This book about the g factor has its origin in the aftermath of an almost booklength article (my 77th publication) that I wrote almost thirty years ago, titled "How Much Can We Boost IQ and Scholastic Achievement?” and published in the Harvard Educational Review in 1969. It had five main themes:
(1) the malleability of IQ (or the latent trait it measures) by special psychological and educational interventions in the course of children’s mental development;
(2) the heritability of IQ;
(3) social class and race differences in IQ;
(4) the question of cultural bias in mental tests; (5) the need for universal education to tap types
of learning ability that are relatively unrelated to IQ in order to achieve the benefits of education for all children throughout the wide range of abilities in the population.
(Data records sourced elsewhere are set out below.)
--- src/rtl/cmdsem_alloc.sv ---
module cmdsem_alloc #(
   parameter int NCH = 4,
   localparam int CW = $clog2(NCH)
) (
   input  logic           clk,
   input  logic           rst_n,
   input  logic           req_i,
   input  logic           rel_en_i,
   input  logic [CW-1:0]  rel_id_i,
   output logic           gnt_o,
   output logic [CW-1:0]  id_o,
   output logic           busy_o,
   output logic [NCH-1:0] lock_o
);
   logic [NCH-1:0] lock_q, rel_mask, gnt_mask;
   logic           found;

   always_comb begin
      found = 1'b0;
      id_o  = '0;
      for (int i = NCH - 1; i >= 0; i--) begin
         if (!lock_q[i]) begin
            found = 1'b1;
            id_o  = CW'(i);
         end
      end
      gnt_o    = req_i && found;
      busy_o   = req_i && !found;
      rel_mask = rel_en_i ? (NCH'(1) << rel_id_i) : '0;
      gnt_mask = gnt_o ? (NCH'(1) << id_o) : '0;
   end

   always_ff @(posedge clk or negedge rst_n) begin
      if (!rst_n) lock_q <= '0;
      else        lock_q <= (lock_q & ~rel_mask) | gnt_mask;
   end

   assign lock_o = lock_q;
endmodule

--- src/rtl/cmdsem_chan.sv ---
module cmdsem_chan
   import cmdsem_pkg::*;
#(
   parameter int DW   = 32,
   parameter int SEMW = 8,
   parameter int ERRW = 8,
   parameter int LAT  = 4,
   localparam int CNTW = (LAT > 1) ? $clog2(LAT) : 1
) (
   input  logic            clk,
   input  logic            rst_n,
   input  logic            en_i,
   input  logic            wr_ptr_i,
   input  logic            wr_sema_i,
   input  logic            wr_stat_i,
   input  logic [DW-1:0]   wdata_i,
   output logic [DW-1:0]   ptr_o,
   output logic [SEMW-1:0] sema_o,
   output logic            run_o,
   output logic            irqp_o,
   output logic [ERRW-1:0] err_o,
   output logic            done_o
);
   localparam logic [SEMW-1:0] SEMA_MAX = '1;

   logic [DW-1:0]    ptr_q;
   logic [SEMW-1:0]  sema_q, sema_sat, sema_n;
   logic [SEMW:0]    sema_sum;
   logic [CTL_W-1:0] ctl_q;
   logic             run_q, irqp_q, start, done;
   logic [ERRW-1:0]  err_q;

   assign start = !run_q && en_i && (sema_q != '0);

   generate
      if (LAT == 1) begin : g_single
         assign done = run_q;
      end else begin : g_timer
         logic [CNTW-1:0] cnt_q;
         always_ff @(posedge clk or negedge rst_n) begin
            if (!rst_n)                    cnt_q <= '0;
            else if (start)                cnt_q <= CNTW'(LAT - 1);
            else if (run_q && cnt_q != '0) cnt_q <= cnt_q - 1'b1;
         end
         assign done = run_q && (cnt_q == '0);
      end
   endgenerate

   always_comb begin
      sema_sum = {1'b0, sema_q} + {1'b0, (wr_sema_i ? wdata_i[SEMW-1:0] : '0)};
      sema_sat = sema_sum[SEMW] ? SEMA_MAX : sema_sum[SEMW-1:0];
      if (done && ctl_q[CTL_DEC] && sema_sat != '0) sema_n = sema_sat - 1'b1;
      else                                          sema_n = sema_sat;
   end

   always_ff @(posedge clk or negedge rst_n) begin
      if (!rst_n) begin
         ptr_q  <= '0;
         sema_q <= '0;
         ctl_q  <= '0;
         run_q  <= 1'b0;
         irqp_q <= 1'b0;
         err_q  <= '0;
      end else begin
         sema_q <= sema_n;
         if (wr_ptr_i) ptr_q <= wdata_i;
         if (start) begin
            run_q <= 1'b1;
            ctl_q <= ptr_q[CTL_W-1:0];
         end else if (done) begin
            run_q <= 1'b0;
         end
         if (done && ctl_q[CTL_ERR])
            err_q <= (wr_stat_i ? '0 : err_q) | ERRW'(1);
         else if (wr_stat_i)
            err_q <= '0;
         if (done && !ctl_q[CTL_ERR] && ctl_q[CTL_IRQ]) irqp_q <= 1'b1;
         else if (wr_stat_i)                            irqp_q <= 1'b0;
      end
   end

   assign ptr_o  = ptr_q;
   assign sema_o = sema_q;
   assign run_o  = run_q;
   assign irqp_o = irqp_q;
   assign err_o  = err_q;
   assign done_o = done;
endmodule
It made four main empirically based claims:
(1) individual differences in IQ are largely a result of genetic differences but environment also
plays a part;
(2) the experimental attempts to raise the IQs of children at risk for low IQ and poor scholastic performance by various psychological and educational manipulations had yielded little, if any, lasting gains in IQ or scholastic achievement;
(3) since most of the exclusively cultural-environment explanations for racial differences in these important variables were inconsistent and inadequate, genetic as well as environmental factors should be considered; (4) certain abilities, particularly rote-learning and memory, had little relation to IQ, which suggested that these non-IQ abilities could to some extent compensate for low IQ to improve the benefits of schooling for many children at risk for failure under traditional classroom instruction.